Garfield Weston Foundation donates £500k to new Kent and Medway Medical School

Gary Hughes
GP Simulation Suite (impression)

A £500,000 gift from the Garfield Weston Foundation will support the construction of the new Kent and Medway Medical School (KMMS), a collaboration between the University of Kent and Canterbury Christ Church University.

To acknowledge this generous gift the GP Simulation Suite, housed in the new KMMS building on the University of Kent’s Canterbury campus, will be named the Weston GP Simulation Suite.

KMMS will open in September 2020.

Established in 1958, the Garfield Weston Foundation is a family-founded charitable grant-making trust which now gives away approximately £80 million a year to charities across the UK. Since it was established it has donated over £1 billion, of which over half has been given away in the past ten years alone. In the most recent financial year the Foundation gave away over £79 million to over 2,100 charities across the UK.

Professor Karen Cox, Vice-Chancellor and President of the University of Kent, said: ‘We would like to thank the Garfield Weston Foundation for their very generous donation and support of the Kent and Medway Medical School. Their donation will help us provide a world-class facility for our students; one that will ensure they receive the best possible training for their careers in the medical profession.’

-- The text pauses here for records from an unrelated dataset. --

## src/rtl/mem_bus_arbiter_pkg.sv

```systemverilog
// mem_bus_arbiter_pkg: shared bus request/response types, FSM states and default widths for mem_bus_arbiter
package mem_bus_arbiter_pkg;
   localparam int MBUS_ADDR_W    = 64;
   localparam int MBUS_DATA_W    = 64;
   localparam int MBUS_LEN_W     = 4;
   localparam int STARVE_MAX_DEF = 4;
   typedef enum logic [1:0] {IDLE, OWN_I, OWN_D} arb_state_t;
   typedef struct packed {
      logic                     valid;
      logic                     is_write;
      logic [MBUS_ADDR_W-1:0]   addr;
      logic [MBUS_LEN_W-1:0]    len;
      logic [MBUS_DATA_W-1:0]   wdata;
      logic [MBUS_DATA_W/8-1:0] strobe;
   } mbus_req_t;
   typedef struct packed {
      logic                   ready;
      logic                   last;
      logic [MBUS_DATA_W-1:0] rdata;
   } mbus_resp_t;
endpackage

```

## src/rtl/mem_bus_arbiter.sv

```systemverilog
// mem_bus_arbiter: grants the shared memory bus to I or D one burst at a time, D first with a starvation bound for I
module mem_bus_arbiter
   import mem_bus_arbiter_pkg::*;
#(
   parameter int ADDR_W     = MBUS_ADDR_W,
   parameter int DATA_W     = MBUS_DATA_W,
   parameter int LEN_W      = MBUS_LEN_W,
   parameter int STARVE_MAX = STARVE_MAX_DEF
) (
   input  logic                clk,
   input  logic                resetn,
   input  logic                i_valid,
   input  logic                i_is_write,
   input  logic [ADDR_W-1:0]   i_addr,
   input  logic [LEN_W-1:0]    i_len,
   input  logic [DATA_W-1:0]   i_wdata,
   input  logic [DATA_W/8-1:0] i_strobe,
   output logic                i_ready,
   output logic                i_last,
   output logic [DATA_W-1:0]   i_rdata,
   input  logic                d_valid,
   input  logic                d_is_write,
   input  logic [ADDR_W-1:0]   d_addr,
   input  logic [LEN_W-1:0]    d_len,
   input  logic [DATA_W-1:0]   d_wdata,
   input  logic [DATA_W/8-1:0] d_strobe,
   output logic                d_ready,
   output logic                d_last,
   output logic [DATA_W-1:0]   d_rdata,
   output logic                m_valid,
   output logic                m_is_write,
   output logic [ADDR_W-1:0]   m_addr,
   output logic [LEN_W-1:0]    m_len,
   output logic [DATA_W-1:0]   m_wdata,
   output logic [DATA_W/8-1:0] m_strobe,
   input  logic                m_ready,
   input  logic                m_last,
   input  logic [DATA_W-1:0]   m_rdata,
   output logic                owner_i,
   output logic                owner_d
);
   localparam logic [3:0] C_STARVE_MAX = 4'(STARVE_MAX);
   arb_state_t r_state, w_state_next;
   logic [3:0] r_starve_cnt, w_starve_next;
   logic       w_pick_d;
   always_ff @(posedge clk or negedge resetn) begin
      if (!resetn) begin
         r_state      <= IDLE;
         r_starve_cnt <= '0;
      end else begin
         r_state      <= w_state_next;
         r_starve_cnt <= w_starve_next;
      end
   end
   // D wins unless I has already sat through STARVE_MAX back-to-back D grants
   assign w_pick_d = d_valid && !(i_valid && r_starve_cnt == C_STARVE_MAX);
   always_comb begin
      w_state_next  = r_state;
      w_starve_next = r_starve_cnt;
      if (r_state == IDLE) begin
         if (w_pick_d) begin
            w_state_next  = OWN_D;
            w_starve_next = i_valid ? r_starve_cnt + 4'd1 : 4'd0;
         end else if (i_valid) begin
            w_state_next  = OWN_I;
            w_starve_next = '0;
         end
      end else if (m_ready && m_last) begin
         w_state_next = IDLE;
      end
   end
   assign owner_i    = r_state == OWN_I;
   assign owner_d    = r_state == OWN_D;
   assign m_valid    = owner_d ? d_valid    : owner_i ? i_valid    : 1'b0;
   assign m_is_write = owner_d ? d_is_write : owner_i ? i_is_write : 1'b0;
   assign m_addr     = owner_d ? d_addr     : owner_i ? i_addr     : '0;
   assign m_len      = owner_d ? d_len      : owner_i ? i_len      : '0;
   assign m_wdata    = owner_d ? d_wdata    : owner_i ? i_wdata    : '0;
   assign m_strobe   = owner_d ? d_strobe   : owner_i ? i_strobe   : '0;
   // responses reach the owner only; stray beats in IDLE fall on the floor
   assign i_ready    = owner_i && m_ready;
   assign i_last     = owner_i && m_last;
   assign i_rdata    = owner_i ? m_rdata : '0;
   assign d_ready    = owner_d && m_ready;
   assign d_last     = owner_d && m_last;
   assign d_rdata    = owner_d ? m_rdata : '0;
   a_owner_holds_valid: assert property (@(posedge clk) disable iff (!resetn)
      !((owner_i && !i_valid) || (owner_d && !d_valid)));
endmodule

```

## config.mk

```make
export PLATFORM = sky130hd
export DESIGN_NAME = mem_bus_arbiter
export DESIGN_NICKNAME = d
export VERILOG_FILES = /design/src/rtl/mem_bus_arbiter_pkg.sv /design/src/rtl/mem_bus_arbiter.sv
export SDC_FILE = /design/constraint.sdc
export NUM_CORES = 1
export LEC_CHECK = 0
export BUFFER_PORTS_ARGS = -buffer_cell sky130_fd_sc_hd__buf_2
export CAP_MARGIN = 20
export CORE_AREA = 2 2 245 247
export CTS_BUF_LIST = sky130_fd_sc_hd__clkbuf_8
export DETAILED_ROUTE_END_ITERATION = 12
export DIE_AREA = 0 0 247 249
export PLACE_DENSITY_LB_ADDON = 0.15
export SLEW_MARGIN = 10
export SYNTH_ARGS = -nofsm -noshare
export SYNTH_HDL_FRONTEND = slang
export SYNTH_SLANG_ARGS = --single-unit
```

## constraint.sdc

```tcl
create_clock -name clk -period 3.1 [get_ports clk]
set_clock_uncertainty 0.15 [all_clocks]
set_input_delay 0.93 -clock clk [delete_from_list [all_inputs] [get_ports clk]]
set_output_delay 0.93 -clock clk [all_outputs]
set_load 0.02 [all_outputs]
```

==> summary.md <==
| Metric | Value |
|---|---|
| Outcome | `complete, no violations` |
| GRT Total Usage | `7.25%` |
| DIE WIDTH | `247 µm` |
| Number of synthesized flops with an enable pin | `0` |
| Kind of start point of the critical path | `flop` |
| Post-route cell area | `0.00682 mm²` |
| Nets | `1,315` |
| Crit Path Max Fanout | `57` |
| Peak VDD IR | `276 µV` |
| Pwr dens | `915 mW/mm²` |
| Pwr Total | `6.24 mW` |
| Fin crit share | `95.5%` |
| CP Capture Type | `output pin` |
| Port Buffers | `627` |
| Worst Hold Class | `input pin to async pin` |
| Setup TNS Final | `0 ns` |
| Initial antenna violation count | `6` |
| Final Hold Viols | `0` |
| Share of layout cells above drive strength 1 | `68.0%` |
| Crit path time final | `2.96 ns` |
| Switching Share | `60.9%` |
| Yosys reg bits | `6` |
| Die Span Y | `249 µm` |
| Routed Antenna Nets | `0` |
| Final number of max-transition violations | `0` |
| Hold_buf cts | `0` |
| Wire per inst | `14.6 µm` |
| Vias in the first global route | `5,230` |
| Post-synth cell types | `25` |
| First-pass GRT wire length | `33.4 mm` |
| Full die area | `0.0615 mm²` |
| Fin util | `11.6%` |
| Root buffer cell | `clkbuf_8` |
| DP HPWL | `22.3 mm` |
| Pleak | `3.97 nW` |
| Register area share after synthesis | `5.49%` |
| Routability cong. | `0.840` |
| Syn Inst Count | `356` |
| Area grow syn2layout | `149%` |
| Post-CTS Resized | `0` |
| Max Buffers Root-to-Sink | `2` |
| Initial detailed-routing violation count | `217` |
| Internal power | `2.44 mW` |
| Cell area after synthesis | `0.00274 mm²` |
| Post-Route WL | `25.3 mm` |
| Placed cells | `1,729` |
| Clock transition at path regs | `0.04 ns` |
| Most area-consuming cells after synthesis | `a22o_1 46%, and2_1 30%, dfrtp_1 5.5%, buf_6 5.4%, buf_2 2.7%` |
| RSZ-0062 raised after global routing | `false` |
| Cell taking the most area after synthesis | `a22o_1` |
| Row cnt | `89` |
| Main flop type after synthesis | `dfrtp_1` |
| Drt pass-1 iters | `4` |
| Vias | `5,370` |
| Worst endpoint required time | `2.02 ns` |
| Rel. slew slack | `58.4%` |
| Asr flop ratio synth | `100%` |
| Final setup fails | `0` |
| Switch Pwr | `3.80 mW` |
| Largest net degree at the start of global routing | `58` |
| Placed cell area | `0.00677 mm²` |
| Clk Latency, worst-skew pair | `0.22 ns` |
| Drc violations | `0` |
| Synth Area per Inst | `7.68 µm²` |
| YS warnings | `0` |
| CTS tree | `built` |
| Worst setup path class | `flop to output pin` |
| Power share of the clock group | `1.9%` |
| Fmax | `338 MHz` |
| Top cell type's share of synthesized area | `45.8%` |
| Syn nets | `710` |
| Postcts setup bufs | `0` |
| Max cap viols | `0` |
| CTS Buf Count | `3` |
| Arrival time worst endpoint | `1.88 ns` |
| Gate power share | `95.6%` |
| Core Region | `0.0587 mm²` |
| Fin cells | `1,734` |
| CTS sink count | `6` |
| Avg Vias per Cell | `3.10` |
| Io pins | `628` |
| Gr ovfl total | `0` |
| Reg power frac | `2.5%` |
| Worst Tran Pin Value | `0.619 ns` |
| H-tree levels | `1` |
| Initial cell density of the core | `4.66%` |
==> state kept, by name (all words and copies together), names as in the netlist <==
register	flops
r_state	2
r_starve_cnt	4
==> synth_stat cells (2+ instances only) <==
cell and instances:
and2_1 132, o21ai_0 3, buf_6 13, a22o_1 143, nand2_1 2, inv_1 5
buf_4 10, dfrtp_1 6, ha_1 2, clkbuf_1 8, nand3_1 4, buf_2 15
==> final timing paths <==
check / slack [ns] / cells after the start / from / to
max in group asynchronous: 2.24 / 1 / resetn / r_starve_cnt[2]
min in group clk: 0.44 / 1 / r_state[1] / r_state[1]
hold / removal: 0.39 / 1 / resetn / r_starve_cnt[3]
setup reg to reg: 1.58 / 5 / r_starve_cnt[0] / r_state[1]
setup / recovery: 0.14 / 5 / r_state[1] / m_wdata[6]
hold reg to reg: 0.44 / 1 / r_state[1] / r_state[1]
==> placed cells by master, fill, tap and decap left out <==
| cell | instances |
|---|---|
| o221ai_1 | 1 |
| buf_4 | 12 |
| and2b_4 | 1 |
| a22o_1 | 143 |
| nand4_1 | 1 |
| o21ai_0 | 3 |
| nor3_1 | 1 |
| nand4b_1 | 1 |
| nand2_1 | 2 |
| ha_1 | 2 |
| buf_2 | 626 |
| buf_12 | 8 |
| clkbuf_8 | 3 |
| nand3b_1 | 1 |
| nand3_1 | 4 |
| nor2_1 | 1 |
| o211ai_1 | 1 |
| dfrtp_1 | 6 |
| and3_1 | 1 |
| and2_1 | 132 |
| o31ai_1 | 1 |
| nand2b_1 | 1 |
| diode_2 | 2 |
| inv_1 | 5 |
| nor2b_4 | 1 |
| and4bb_2 | 1 |
==> kinds of logic after synthesis <==
group	after synthesis	synth area share, %
compound gates	149	47.2
simple gates	148	33.8
buf+inv	51	12.6
flops	6	5.49
fa+ha+maj	2	0.915
==> layout make-up <==
| cell class | count | area, µm² |
|---|---|---|
| diodes | 2 | 5.00 |
| clock buffers | 3 | 41.3 |
| fillers | 6944 | 51900 |
| inverters | 5 | 18.8 |
| multi-input cells | 299 | 2250 |
| flip-flops and latches | 6 | 150 |
| well taps | 773 | 967 |
| repair buffers | 646 | 3380 |
==> through the flow <==
stage	setup WS [ns]	hold WS, ns
2_1_floorplan	0.653	0.346
3_3_place_gp	0.393	0.417
3_5_place_dp	0.396	0.413
4_1_cts	0.143	0.392
5_1_grt	0.0296	0.391
6_report	0.139	0.393
==> per-layer routing <==
layer / GRT usage (%) / part of all wire (%) / up-vias
met2: 15.1 / 55 / 356
li1: - / - / 2542
met4: 1.27 / 1.4 / 8
met1: 7.28 / 34 / 2442
met3: 1.37 / 9.2 / 22
met5: 0 / 0.20 / -
==> worst max-delay path, stage by stage, from the launching register on <==
cell	delay, ns
dfrtp_1	0.42
and2b_4	0.31
buf_12	0.19
buf_12	0.27
a22o_1	0.20
buf_2	0.19
==> power by group through the flow <==
stage | sequential, mW | clock [mW] | combinational (mW)
2_1_floorplan | 0.142 | 0 | 3.88
3_3_place_gp | 0.159 | 0 | 6.13
3_5_place_dp | 0.158 | 0 | 6.06
4_1_cts | 0.158 | 0.120 | 6.09
5_1_grt | 0.165 | 0.126 | 6.40
6_report | 0.158 | 0.118 | 5.96
(Power assumes the default switching activity.)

Philippa Charles, Director of the Garfield Weston Foundation said: ‘Our Trustees are delighted to support the Kent and Medway Medical School in establishing a much-needed new Medical School for the region. The Weston GP Simulation Suite will provide general practice simulation training where trainees will learn, practise and improve their clinical skills during their five-year BM BS programme.’

Professor Chris Holland, Dean of the Kent and Medway Medical School, added: ‘The Weston GP Simulation Suite will contain two GP consulting rooms and a reception area. This will allow our students to learn the expert consultation and communication skills used in General Practice in a safe and simulated environment before going into clinical practice. The suite will also be available for post-graduate trainees in General Practice to further their post-graduate training and qualifications. We are extremely grateful to the Garfield Weston Foundation for helping make this possible.’

When complete, KMMS will be the first medical school in Kent and Medway, providing a centre in the region for medical education and research to develop the area’s health workforce, and address the growing need for medical professionals in the area due to rapid housing and population growth.

KMMS will offer first-class medical education and research, combining the existing high-quality clinical teaching and research strengths of the two universities. From 2020, it will offer a five-year Bachelor of Medicine and Bachelor of Surgery (BM BS) degree with medical placements in Primary, Community, Mental Health and Secondary Care settings across Kent and Medway. Based at the universities’ Canterbury campuses, Kent and Medway‘s first medical school aims to be first choice for all those aspiring to achieve excellence in person-centred medical care in the UK.